### About this exercise
When you reach the line that contains "export IMPL_insertion_delay_ns=0.36" in the data below, start reproducing lines exactly, and stop after the line that contains "export IMPL_clock_sinks=83".

———

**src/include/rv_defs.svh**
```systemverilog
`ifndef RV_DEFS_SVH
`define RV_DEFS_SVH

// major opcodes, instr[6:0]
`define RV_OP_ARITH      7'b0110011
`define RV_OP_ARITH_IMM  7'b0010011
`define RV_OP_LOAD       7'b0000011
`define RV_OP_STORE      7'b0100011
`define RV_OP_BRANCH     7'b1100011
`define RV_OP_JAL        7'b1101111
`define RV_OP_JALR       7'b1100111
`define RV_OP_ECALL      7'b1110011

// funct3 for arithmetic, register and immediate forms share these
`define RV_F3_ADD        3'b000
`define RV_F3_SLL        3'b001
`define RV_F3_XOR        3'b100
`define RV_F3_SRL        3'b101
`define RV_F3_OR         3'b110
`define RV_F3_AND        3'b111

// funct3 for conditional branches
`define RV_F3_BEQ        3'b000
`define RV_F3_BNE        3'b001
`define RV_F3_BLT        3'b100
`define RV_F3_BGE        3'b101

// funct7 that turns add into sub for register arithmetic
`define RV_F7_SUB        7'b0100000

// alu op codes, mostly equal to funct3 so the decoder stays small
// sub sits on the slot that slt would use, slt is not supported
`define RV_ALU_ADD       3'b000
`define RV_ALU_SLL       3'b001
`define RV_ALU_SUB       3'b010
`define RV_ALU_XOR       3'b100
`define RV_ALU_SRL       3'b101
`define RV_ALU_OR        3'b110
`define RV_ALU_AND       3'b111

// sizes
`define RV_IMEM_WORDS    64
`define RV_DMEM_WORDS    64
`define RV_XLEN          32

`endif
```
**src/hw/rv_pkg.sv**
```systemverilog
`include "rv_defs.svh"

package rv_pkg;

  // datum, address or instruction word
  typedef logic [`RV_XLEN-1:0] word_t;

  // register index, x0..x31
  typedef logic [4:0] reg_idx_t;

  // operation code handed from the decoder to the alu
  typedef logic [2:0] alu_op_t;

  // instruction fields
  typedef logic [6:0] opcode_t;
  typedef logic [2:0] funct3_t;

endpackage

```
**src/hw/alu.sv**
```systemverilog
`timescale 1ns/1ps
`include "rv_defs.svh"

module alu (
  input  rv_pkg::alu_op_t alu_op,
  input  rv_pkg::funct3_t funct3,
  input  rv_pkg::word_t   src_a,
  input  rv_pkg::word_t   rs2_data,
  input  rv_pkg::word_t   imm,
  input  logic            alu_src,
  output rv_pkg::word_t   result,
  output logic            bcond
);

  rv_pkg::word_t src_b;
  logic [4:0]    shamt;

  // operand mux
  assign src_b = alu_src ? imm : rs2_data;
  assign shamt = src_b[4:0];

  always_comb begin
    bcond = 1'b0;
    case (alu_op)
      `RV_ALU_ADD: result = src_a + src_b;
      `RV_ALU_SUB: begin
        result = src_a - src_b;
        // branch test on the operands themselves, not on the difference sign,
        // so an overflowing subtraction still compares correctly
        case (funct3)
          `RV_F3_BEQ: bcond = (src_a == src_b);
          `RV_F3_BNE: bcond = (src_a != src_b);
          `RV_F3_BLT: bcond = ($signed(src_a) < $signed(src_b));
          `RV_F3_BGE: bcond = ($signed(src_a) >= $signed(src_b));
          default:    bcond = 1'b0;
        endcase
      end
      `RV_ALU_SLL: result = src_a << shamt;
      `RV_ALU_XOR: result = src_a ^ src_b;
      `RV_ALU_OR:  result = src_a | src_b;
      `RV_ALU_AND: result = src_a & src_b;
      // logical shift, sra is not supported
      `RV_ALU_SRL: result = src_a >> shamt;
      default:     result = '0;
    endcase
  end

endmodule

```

———

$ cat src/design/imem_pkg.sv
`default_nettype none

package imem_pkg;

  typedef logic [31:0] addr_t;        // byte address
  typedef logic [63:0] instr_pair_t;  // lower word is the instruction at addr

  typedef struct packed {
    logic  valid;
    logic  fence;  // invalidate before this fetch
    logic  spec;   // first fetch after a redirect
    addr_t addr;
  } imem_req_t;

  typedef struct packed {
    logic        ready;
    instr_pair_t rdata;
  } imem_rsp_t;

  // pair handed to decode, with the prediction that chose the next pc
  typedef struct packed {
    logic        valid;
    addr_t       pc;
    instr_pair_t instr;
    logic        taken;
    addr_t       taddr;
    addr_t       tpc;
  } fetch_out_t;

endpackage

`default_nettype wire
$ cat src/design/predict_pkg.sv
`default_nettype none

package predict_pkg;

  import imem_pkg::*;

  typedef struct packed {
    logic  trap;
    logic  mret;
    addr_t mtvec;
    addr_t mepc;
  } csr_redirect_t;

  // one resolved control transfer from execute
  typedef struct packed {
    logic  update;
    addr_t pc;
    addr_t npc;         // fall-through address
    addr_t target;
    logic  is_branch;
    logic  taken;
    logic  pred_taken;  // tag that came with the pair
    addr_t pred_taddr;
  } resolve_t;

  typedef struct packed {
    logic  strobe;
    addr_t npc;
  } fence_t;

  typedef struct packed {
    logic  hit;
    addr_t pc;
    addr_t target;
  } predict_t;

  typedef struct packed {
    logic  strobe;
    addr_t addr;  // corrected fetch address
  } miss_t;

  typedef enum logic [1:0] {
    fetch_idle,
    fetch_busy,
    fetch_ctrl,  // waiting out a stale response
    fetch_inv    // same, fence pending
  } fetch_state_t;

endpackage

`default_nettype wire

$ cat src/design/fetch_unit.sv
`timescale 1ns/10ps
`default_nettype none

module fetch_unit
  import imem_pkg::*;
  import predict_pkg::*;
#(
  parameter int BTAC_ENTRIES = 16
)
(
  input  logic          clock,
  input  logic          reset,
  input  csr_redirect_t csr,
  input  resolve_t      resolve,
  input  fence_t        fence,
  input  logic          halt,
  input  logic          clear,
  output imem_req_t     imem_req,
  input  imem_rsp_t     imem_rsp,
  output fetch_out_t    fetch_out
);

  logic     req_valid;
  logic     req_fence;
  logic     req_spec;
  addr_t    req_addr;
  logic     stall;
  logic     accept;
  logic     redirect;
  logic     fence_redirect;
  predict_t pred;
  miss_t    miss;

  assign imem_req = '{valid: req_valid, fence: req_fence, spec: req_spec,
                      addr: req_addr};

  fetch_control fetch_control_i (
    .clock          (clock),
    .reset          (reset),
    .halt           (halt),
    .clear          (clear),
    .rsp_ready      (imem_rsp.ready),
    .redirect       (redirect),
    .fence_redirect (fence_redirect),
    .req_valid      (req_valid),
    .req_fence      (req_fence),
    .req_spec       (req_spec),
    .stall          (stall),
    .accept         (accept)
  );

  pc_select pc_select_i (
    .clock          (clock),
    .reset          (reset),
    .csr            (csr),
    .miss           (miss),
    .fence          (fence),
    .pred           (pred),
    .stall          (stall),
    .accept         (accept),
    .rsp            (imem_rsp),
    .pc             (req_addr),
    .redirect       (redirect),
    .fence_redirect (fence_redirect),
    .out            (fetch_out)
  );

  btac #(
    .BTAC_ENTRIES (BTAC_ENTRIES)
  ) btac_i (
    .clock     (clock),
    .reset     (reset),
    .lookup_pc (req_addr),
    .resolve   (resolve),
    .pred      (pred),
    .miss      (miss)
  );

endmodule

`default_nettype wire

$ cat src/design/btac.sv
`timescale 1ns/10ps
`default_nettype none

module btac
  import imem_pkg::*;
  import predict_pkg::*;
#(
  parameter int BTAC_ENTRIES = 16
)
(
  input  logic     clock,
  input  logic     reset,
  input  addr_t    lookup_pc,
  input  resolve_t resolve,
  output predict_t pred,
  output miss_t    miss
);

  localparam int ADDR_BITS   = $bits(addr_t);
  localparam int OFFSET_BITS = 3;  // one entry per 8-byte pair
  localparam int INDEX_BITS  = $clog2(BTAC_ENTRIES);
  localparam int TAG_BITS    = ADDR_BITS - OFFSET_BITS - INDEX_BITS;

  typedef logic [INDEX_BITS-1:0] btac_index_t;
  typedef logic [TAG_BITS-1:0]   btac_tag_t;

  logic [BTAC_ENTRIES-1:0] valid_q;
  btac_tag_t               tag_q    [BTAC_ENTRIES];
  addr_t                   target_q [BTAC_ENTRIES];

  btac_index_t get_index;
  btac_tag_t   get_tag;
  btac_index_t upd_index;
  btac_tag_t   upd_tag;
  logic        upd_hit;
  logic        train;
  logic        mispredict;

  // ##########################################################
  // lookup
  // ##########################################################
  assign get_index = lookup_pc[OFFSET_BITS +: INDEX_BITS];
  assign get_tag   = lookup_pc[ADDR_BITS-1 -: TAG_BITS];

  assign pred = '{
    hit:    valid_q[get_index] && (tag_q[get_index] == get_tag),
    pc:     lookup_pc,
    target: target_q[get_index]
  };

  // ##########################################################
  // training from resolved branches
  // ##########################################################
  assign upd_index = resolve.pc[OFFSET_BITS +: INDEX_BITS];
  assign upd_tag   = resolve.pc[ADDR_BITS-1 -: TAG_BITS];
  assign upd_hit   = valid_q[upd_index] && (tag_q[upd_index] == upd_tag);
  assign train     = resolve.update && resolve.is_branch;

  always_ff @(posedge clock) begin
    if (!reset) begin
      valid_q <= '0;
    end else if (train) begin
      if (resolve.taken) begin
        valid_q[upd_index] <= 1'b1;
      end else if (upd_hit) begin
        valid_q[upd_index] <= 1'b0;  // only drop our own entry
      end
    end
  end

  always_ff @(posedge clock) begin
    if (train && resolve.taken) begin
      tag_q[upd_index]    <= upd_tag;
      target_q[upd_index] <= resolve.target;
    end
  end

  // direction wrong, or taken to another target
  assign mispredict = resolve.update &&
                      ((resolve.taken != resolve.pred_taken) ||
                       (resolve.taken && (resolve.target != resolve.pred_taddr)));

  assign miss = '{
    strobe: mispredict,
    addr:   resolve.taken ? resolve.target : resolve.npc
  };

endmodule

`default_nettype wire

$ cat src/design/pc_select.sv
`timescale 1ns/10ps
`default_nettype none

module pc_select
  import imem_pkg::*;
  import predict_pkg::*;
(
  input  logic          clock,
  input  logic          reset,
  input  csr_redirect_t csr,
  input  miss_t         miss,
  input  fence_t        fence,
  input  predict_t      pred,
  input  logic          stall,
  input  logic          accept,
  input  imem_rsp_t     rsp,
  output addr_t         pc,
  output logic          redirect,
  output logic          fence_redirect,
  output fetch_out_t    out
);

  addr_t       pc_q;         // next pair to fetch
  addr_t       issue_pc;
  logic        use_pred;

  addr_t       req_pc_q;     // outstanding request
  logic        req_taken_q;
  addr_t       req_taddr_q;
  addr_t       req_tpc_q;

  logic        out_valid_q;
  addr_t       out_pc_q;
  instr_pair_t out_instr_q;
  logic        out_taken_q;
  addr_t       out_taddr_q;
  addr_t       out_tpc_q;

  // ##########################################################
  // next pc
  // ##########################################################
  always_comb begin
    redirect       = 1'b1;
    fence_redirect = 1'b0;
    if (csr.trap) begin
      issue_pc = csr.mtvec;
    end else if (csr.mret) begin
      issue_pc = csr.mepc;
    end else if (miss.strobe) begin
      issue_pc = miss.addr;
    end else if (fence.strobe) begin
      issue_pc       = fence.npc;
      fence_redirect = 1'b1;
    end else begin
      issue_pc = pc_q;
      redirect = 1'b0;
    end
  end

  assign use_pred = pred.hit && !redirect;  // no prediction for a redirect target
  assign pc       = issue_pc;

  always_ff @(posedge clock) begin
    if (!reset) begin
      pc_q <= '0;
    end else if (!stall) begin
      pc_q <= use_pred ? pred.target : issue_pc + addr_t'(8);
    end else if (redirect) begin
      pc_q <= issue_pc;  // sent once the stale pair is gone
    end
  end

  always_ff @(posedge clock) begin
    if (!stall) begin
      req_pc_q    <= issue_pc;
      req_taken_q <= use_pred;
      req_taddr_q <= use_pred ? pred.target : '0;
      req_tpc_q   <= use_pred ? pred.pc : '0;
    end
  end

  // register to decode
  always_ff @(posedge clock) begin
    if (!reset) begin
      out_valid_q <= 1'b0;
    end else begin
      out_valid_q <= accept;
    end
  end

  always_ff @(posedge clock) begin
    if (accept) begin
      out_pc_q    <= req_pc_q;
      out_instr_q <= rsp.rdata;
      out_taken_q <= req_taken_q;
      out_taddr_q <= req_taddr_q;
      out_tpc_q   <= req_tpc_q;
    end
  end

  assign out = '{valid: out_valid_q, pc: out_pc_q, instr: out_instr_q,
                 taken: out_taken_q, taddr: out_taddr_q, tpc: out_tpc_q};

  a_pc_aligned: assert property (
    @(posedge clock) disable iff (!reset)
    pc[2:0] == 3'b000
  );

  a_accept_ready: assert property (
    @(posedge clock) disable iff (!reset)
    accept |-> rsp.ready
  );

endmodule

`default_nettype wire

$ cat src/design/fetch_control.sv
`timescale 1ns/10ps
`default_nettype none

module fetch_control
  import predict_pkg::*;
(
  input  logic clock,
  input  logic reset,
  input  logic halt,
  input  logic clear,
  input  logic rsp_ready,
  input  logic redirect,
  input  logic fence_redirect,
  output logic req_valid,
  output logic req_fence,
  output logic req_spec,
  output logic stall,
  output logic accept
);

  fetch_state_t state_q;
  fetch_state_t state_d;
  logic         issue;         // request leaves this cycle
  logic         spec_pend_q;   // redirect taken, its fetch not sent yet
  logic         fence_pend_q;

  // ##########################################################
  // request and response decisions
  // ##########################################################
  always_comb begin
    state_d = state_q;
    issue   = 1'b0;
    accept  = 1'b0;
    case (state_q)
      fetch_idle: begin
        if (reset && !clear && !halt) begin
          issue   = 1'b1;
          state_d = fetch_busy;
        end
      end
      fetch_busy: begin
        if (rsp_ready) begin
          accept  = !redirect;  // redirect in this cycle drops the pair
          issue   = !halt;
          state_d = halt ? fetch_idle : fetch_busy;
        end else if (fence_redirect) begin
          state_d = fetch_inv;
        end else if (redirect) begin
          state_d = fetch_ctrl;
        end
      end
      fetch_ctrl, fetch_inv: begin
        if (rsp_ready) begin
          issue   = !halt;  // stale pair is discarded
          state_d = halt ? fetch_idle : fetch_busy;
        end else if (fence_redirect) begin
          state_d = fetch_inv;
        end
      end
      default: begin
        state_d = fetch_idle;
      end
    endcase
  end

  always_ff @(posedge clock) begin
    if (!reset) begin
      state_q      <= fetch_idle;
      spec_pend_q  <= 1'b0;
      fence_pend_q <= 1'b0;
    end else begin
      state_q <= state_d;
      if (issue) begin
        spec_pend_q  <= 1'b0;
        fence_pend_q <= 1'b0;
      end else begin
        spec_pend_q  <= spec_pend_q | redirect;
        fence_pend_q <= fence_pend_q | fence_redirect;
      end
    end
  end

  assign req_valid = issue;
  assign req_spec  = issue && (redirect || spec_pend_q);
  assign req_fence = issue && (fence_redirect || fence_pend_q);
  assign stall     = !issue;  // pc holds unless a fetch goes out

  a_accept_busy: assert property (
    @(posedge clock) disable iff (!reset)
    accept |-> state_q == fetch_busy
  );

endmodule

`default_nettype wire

———

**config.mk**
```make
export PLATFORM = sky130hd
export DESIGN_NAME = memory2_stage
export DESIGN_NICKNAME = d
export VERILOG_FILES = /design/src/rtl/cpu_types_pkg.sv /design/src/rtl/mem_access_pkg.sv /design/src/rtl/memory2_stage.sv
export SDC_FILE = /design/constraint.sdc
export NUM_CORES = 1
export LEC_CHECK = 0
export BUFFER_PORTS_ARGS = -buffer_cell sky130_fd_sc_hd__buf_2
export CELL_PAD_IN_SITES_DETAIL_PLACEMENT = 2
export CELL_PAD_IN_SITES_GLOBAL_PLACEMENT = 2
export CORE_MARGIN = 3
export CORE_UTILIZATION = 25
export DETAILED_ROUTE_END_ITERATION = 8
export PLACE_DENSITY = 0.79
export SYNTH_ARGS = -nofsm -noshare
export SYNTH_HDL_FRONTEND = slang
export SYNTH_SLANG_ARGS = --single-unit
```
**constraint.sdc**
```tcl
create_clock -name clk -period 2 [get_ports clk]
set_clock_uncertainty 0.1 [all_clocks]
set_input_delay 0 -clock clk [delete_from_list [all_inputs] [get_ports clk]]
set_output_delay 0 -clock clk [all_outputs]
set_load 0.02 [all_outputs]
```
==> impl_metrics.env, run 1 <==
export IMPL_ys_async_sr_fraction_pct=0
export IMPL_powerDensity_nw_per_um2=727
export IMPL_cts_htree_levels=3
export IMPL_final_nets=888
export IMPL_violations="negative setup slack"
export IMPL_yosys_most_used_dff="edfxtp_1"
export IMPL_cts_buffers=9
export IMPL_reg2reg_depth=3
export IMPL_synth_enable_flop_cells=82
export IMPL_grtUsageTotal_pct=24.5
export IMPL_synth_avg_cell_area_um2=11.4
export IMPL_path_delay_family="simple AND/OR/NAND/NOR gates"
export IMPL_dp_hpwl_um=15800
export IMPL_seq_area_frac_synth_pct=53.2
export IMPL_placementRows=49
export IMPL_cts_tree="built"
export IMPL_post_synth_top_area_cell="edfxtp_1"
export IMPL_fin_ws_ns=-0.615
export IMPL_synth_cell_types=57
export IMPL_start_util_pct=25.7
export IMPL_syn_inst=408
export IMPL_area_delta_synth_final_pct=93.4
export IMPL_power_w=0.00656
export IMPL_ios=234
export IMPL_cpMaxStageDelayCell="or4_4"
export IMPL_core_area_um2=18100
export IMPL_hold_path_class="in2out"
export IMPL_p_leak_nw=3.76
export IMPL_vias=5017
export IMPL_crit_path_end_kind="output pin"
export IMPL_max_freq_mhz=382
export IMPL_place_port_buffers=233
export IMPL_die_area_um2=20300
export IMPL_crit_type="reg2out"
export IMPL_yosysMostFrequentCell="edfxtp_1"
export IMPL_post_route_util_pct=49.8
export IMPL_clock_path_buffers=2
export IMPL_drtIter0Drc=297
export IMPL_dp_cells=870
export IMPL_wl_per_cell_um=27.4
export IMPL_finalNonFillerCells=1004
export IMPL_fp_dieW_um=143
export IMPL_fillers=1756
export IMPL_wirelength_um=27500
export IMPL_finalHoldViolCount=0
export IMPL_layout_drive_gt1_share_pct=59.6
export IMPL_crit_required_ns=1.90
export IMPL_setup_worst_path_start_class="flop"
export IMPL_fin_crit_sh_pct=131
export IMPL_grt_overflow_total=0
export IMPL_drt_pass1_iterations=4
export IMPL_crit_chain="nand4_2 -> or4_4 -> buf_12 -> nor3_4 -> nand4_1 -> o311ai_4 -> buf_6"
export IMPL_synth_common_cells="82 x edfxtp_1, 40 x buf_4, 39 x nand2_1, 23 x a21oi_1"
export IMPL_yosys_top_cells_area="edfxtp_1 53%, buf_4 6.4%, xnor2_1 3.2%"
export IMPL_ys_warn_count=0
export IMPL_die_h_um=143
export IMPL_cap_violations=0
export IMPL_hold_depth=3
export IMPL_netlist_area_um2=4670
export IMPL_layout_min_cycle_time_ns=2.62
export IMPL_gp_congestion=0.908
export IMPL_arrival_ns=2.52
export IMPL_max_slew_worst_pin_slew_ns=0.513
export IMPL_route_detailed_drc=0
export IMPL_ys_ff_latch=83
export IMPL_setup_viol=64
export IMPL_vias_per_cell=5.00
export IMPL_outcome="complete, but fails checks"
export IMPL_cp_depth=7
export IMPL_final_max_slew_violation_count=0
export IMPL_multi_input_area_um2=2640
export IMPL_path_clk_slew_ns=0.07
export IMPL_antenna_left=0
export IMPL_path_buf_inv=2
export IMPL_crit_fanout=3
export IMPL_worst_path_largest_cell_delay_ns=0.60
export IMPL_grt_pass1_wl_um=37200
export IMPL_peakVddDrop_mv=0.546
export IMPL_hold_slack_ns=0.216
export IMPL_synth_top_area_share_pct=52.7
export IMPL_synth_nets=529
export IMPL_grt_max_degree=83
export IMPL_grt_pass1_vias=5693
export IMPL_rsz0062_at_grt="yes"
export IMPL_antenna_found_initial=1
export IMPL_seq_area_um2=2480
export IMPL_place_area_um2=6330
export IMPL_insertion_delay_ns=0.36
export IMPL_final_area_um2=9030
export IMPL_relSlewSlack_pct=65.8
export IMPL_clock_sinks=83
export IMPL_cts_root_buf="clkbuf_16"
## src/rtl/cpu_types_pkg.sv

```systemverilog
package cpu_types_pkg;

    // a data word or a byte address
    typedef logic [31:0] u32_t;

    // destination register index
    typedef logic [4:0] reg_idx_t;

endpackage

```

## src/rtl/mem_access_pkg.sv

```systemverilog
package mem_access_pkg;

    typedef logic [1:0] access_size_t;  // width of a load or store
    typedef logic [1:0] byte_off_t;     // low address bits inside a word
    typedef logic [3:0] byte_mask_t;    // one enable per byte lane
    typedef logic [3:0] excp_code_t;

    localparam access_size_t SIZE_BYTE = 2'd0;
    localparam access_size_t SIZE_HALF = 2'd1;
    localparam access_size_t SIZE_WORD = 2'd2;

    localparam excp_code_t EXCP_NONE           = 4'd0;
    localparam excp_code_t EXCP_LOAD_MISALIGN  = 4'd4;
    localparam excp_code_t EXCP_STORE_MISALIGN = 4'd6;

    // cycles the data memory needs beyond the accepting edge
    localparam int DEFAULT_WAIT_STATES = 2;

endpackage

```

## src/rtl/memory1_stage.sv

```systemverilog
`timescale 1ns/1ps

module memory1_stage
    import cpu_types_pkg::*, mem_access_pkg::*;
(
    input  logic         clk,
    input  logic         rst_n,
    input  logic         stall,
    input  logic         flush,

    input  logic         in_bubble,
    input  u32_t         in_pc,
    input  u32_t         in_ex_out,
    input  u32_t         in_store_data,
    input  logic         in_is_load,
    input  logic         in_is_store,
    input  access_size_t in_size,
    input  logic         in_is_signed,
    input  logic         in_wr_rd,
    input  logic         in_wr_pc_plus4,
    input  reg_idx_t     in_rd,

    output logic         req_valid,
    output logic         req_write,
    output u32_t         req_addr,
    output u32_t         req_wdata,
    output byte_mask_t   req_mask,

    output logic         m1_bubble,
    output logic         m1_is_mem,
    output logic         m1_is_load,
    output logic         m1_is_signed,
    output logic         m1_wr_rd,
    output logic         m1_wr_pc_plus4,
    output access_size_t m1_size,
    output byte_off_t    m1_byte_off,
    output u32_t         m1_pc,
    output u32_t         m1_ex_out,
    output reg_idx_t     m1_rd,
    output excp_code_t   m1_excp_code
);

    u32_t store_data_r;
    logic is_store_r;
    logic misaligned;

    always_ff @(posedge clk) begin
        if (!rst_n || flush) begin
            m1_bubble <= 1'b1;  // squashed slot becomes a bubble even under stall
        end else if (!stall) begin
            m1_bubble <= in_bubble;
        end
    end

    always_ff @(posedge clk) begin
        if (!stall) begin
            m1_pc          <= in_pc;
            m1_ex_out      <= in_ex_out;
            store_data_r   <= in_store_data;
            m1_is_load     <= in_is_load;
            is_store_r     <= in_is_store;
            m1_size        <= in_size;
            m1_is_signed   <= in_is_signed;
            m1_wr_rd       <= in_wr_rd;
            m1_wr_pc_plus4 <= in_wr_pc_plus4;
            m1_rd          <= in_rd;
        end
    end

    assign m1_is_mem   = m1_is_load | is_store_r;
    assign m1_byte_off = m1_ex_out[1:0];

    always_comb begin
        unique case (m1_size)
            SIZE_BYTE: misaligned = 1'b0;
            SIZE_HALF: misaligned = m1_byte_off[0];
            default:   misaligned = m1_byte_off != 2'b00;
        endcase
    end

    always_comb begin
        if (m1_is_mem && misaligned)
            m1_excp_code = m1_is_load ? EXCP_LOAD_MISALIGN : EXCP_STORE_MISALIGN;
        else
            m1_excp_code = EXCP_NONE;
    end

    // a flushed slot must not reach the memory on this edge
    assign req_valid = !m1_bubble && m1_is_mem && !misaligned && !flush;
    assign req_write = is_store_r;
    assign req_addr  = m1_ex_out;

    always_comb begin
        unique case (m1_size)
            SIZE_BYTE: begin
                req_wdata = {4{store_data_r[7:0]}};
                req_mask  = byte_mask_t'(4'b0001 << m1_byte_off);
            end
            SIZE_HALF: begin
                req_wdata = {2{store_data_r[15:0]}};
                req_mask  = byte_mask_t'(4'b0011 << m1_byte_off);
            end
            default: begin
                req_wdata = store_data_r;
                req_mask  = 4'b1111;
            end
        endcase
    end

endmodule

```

———

### Answer section
export IMPL_insertion_delay_ns=0.36
export IMPL_final_area_um2=9030
export IMPL_relSlewSlack_pct=65.8
export IMPL_clock_sinks=83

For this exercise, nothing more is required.